Data records:
[Start of section]
`src/rtl/wave_shaper_pwm.sv`:
```
// Shapes the tone phase into saw/square/triangle/noise, scales it by volume and drives a PWM bit.
// The sample follows a phase change by 2 edges; pwm_out follows duty by 1 edge; there is no backpressure.
module wave_shaper_pwm #(
    parameter int          PWM_MAX   = 2046,
    parameter logic [10:0] LFSR_SEED = 11'h001
) (
    input  logic        clk,
    input  logic        rst,
    input  logic [10:0] phase,
    input  logic        enable,
    input  logic [1:0]  wave_sel,
    input  logic [3:0]  volume,
    output logic [10:0] sample,
    output logic        sample_valid,
    output logic        pwm_out
);

    localparam logic [1:0]  WAVE_SAW    = 2'd0;
    localparam logic [1:0]  WAVE_SQUARE = 2'd1;
    localparam logic [1:0]  WAVE_TRI    = 2'd2;
    localparam logic [1:0]  WAVE_NOISE  = 2'd3;
    localparam logic [10:0] PWM_LAST    = 11'(PWM_MAX);

    logic [10:0] phase_q;
    logic [10:0] phase_d;
    logic [10:0] lfsr;
    logic [10:0] duty;
    logic [10:0] pwm_cnt;

    logic        update;
    logic        pwm_wrap;
    logic        lfsr_fb;
    logic [10:0] shaped;
    logic [14:0] product;

    // An update is any change of the registered phase, including the 2047->0 wrap.
    assign update   = enable && (phase_q != phase_d);
    assign pwm_wrap = (pwm_cnt == PWM_LAST);
    assign lfsr_fb  = lfsr[10] ^ lfsr[8];

    always_comb begin
        shaped = phase_q;
        case (wave_sel)
            WAVE_SAW:    shaped = phase_q;
            WAVE_SQUARE: shaped = phase_q[10] ? 11'h7FF : 11'h000;
            WAVE_TRI:    shaped = phase_q[10] ? {~phase_q[9:0], 1'b0} : {phase_q[9:0], 1'b0};
            WAVE_NOISE:  shaped = lfsr;
            default:     shaped = phase_q;
        endcase
    end

    assign product = {4'b0000, shaped} * {11'b0, volume};

    always_ff @(posedge clk or posedge rst) begin
        if (rst) begin
            phase_q <= 11'd0;
            phase_d <= 11'd0;
        end else begin
            phase_q <= phase;
            phase_d <= phase_q;
        end
    end

    // Noise consumes the pre-shift value, so the shift happens alongside the sample load.
    always_ff @(posedge clk or posedge rst) begin
        if (rst) begin
            lfsr <= LFSR_SEED;
        end else if (update) begin
            lfsr <= {lfsr[9:0], lfsr_fb};
        end
    end

    always_ff @(posedge clk or posedge rst) begin
        if (rst) begin
            sample       <= 11'd0;
            sample_valid <= 1'b0;
        end else if (!enable) begin
            sample       <= 11'd0;
            sample_valid <= 1'b0;
        end else if (update) begin
            sample       <= product[14:4];
            sample_valid <= 1'b1;
        end else begin
            sample_valid <= 1'b0;
        end
    end

    // Duty reloads only at the wrap and takes the sample as it stood before this edge.
    always_ff @(posedge clk or posedge rst) begin
        if (rst) begin
            pwm_cnt <= 11'd0;
            duty    <= 11'd0;
            pwm_out <= 1'b0;
        end else if (!enable) begin
            pwm_cnt <= 11'd0;
            duty    <= 11'd0;
            pwm_out <= 1'b0;
        end else begin
            pwm_out <= (pwm_cnt < duty);
            if (pwm_wrap) begin
                pwm_cnt <= 11'd0;
                duty    <= sample;
            end else begin
                pwm_cnt <= pwm_cnt + 11'd1;
            end
        end
    end

endmodule
```
`config.mk`:
```
export PLATFORM = sky130hd
export DESIGN_NAME = wave_shaper_pwm
export DESIGN_NICKNAME = d
export VERILOG_FILES = /design/src/rtl/wave_shaper_pwm.sv
export SDC_FILE = /design/constraint.sdc
export NUM_CORES = 1
export LEC_CHECK = 0
export CORE_UTILIZATION = 29
export CTS_BUF_LIST = sky130_fd_sc_hd__clkbuf_4 sky130_fd_sc_hd__clkbuf_8 sky130_fd_sc_hd__clkbuf_16
export CTS_CLUSTER_SIZE = 12
export DETAILED_ROUTE_END_ITERATION = 8
export PLACE_DENSITY = 0.42
export SYNTH_ARGS = -nofsm -noshare
export SYNTH_HDL_FRONTEND = slang
export SYNTH_SLANG_ARGS = --single-unit
```
`constraint.sdc`:
```
create_clock -name clk -period 12 [get_ports clk]
set_clock_uncertainty 0.2 [all_clocks]
set_input_delay 1.8 -clock clk [delete_from_list [all_inputs] [get_ports clk]]
set_output_delay 1.8 -clock clk [all_outputs]
set_load 0.05 [all_outputs]
```
## Yosys cells after proc, flatten, opt, wreduce, memory -nomap -nowiden

Index checks and enable logic that the tools add are counted.

- $add $sub $neg: 1
- Multiply operators: 1
- Magnitude comparators: 1
- Eq/ne operators: 7
- Muxes and demuxes: 12
- Bitwise logic cells: 2
- Reductions and logical operators: 2

Operator list:

| operator | count |
|---|---|
| $mux W11 | 8 |
| $pmux W11 S4 | 1 |
| $mul A11 B4 Y15 | 1 |
| $add A11 B1 Y11 const B | 1 |
| $eq A11 B11 Y1 const B | 1 |
| $lt A11 B11 Y1 | 1 |
| $ne A11 B11 Y1 | 1 |
| $not A10 Y10 | 1 |
| $eq A2 B2 Y1 const B | 2 |
| $ne A2 B1 Y1 const B | 2 |
| $mux W1 | 3 |
| $eq A2 B1 Y1 const B | 1 |
| $logic_not A2 Y1 | 1 |
| $logic_and A1 B1 Y1 | 1 |
| $xor A1 B1 Y1 | 1 |

- Register bits: 68
- Input port bits: 20
- Output and inout port bits: 13
- Logic and storage cells: 34

## Logic depth before layout (Yosys ltp)

- Depth after elaboration: 6
- Mapped depth: 19
- Gate-level depth less buffers: 18

## Least setup slack after synthesis

Ideal clock, no wire load.

- Path kind: in2reg
- Start point: input wave_sel[1]
- End point: register sample[8]
- Setup time: 0.126 ns
- Arrival: 5.690 ns
- Required time: 11.674 ns
- Path slack: 5.984 ns
- Stages on the path: 15
- Path buffers: 1
- Path through: buf_4 -> nand2b_1 -> o21ai_0 -> a221oi_2 -> nand2_1 -> fa_1 -> fa_1 -> inv_1 -> ha_1 -> and3_1 -> and4_4 -> a221o_2 -> o311a_4 -> a221o_1 -> a221o_1

- Longest elaborated chain between the ends: 5
- Elaborated cells on any way between the ends: 8
- Those cells by class: mul: 1; eq/ne: 3; mux: 3; reduce/logical: 1

Ends and longest elaborated chain:

| item | RTL line | source |
|---|---|---|
| start, declared | 11 | `input logic [1:0] wave_sel,` |
| $eq A2 B2 Y1 (tied with other cells) | 43 | `case (wave_sel)` |
| $pmux W11 S4 * | 43 |  |
| $mul A11 B4 Y15 * | 52 | `assign product = {4'b0000, shaped} * {11'b0, volume};` |
| $mux W11 * | 80 | `end else if (update) begin` |
| $mux W11 * | 77 | `end else if (!enable) begin` |
| end signal, assigned | 81 | `sample <= product[14:4];` |
| end, declared | 13 | `output logic [10:0] sample,` |

Every way passes the cells marked *; elsewhere a longest branch is shown, timed or not. The select of a mux whose other input is x is not followed.
A chain may end at the register's enable or synchronous reset.

## Final worst setup path

Same ends and word-level chain as after synthesis.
[End of section]
Brief: From the entries above, print the lines beginning at the one with "- Mapped depth: 19" and stopping after the one with "W11 S4 * | 43", exactly as written and with nothing else.

Response box:
- Mapped depth: 19
- Gate-level depth less buffers: 18

## Least setup slack after synthesis

Ideal clock, no wire load.

- Path kind: in2reg
- Start point: input wave_sel[1]
- End point: register sample[8]
- Setup time: 0.126 ns
- Arrival: 5.690 ns
- Required time: 11.674 ns
- Path slack: 5.984 ns
- Stages on the path: 15
- Path buffers: 1
- Path through: buf_4 -> nand2b_1 -> o21ai_0 -> a221oi_2 -> nand2_1 -> fa_1 -> fa_1 -> inv_1 -> ha_1 -> and3_1 -> and4_4 -> a221o_2 -> o311a_4 -> a221o_1 -> a221o_1

- Longest elaborated chain between the ends: 5
- Elaborated cells on any way between the ends: 8
- Those cells by class: mul: 1; eq/ne: 3; mux: 3; reduce/logical: 1

Ends and longest elaborated chain:

| item | RTL line | source |
|---|---|---|
| start, declared | 11 | `input logic [1:0] wave_sel,` |
| $eq A2 B2 Y1 (tied with other cells) | 43 | `case (wave_sel)` |
| $pmux W11 S4 * | 43 |  |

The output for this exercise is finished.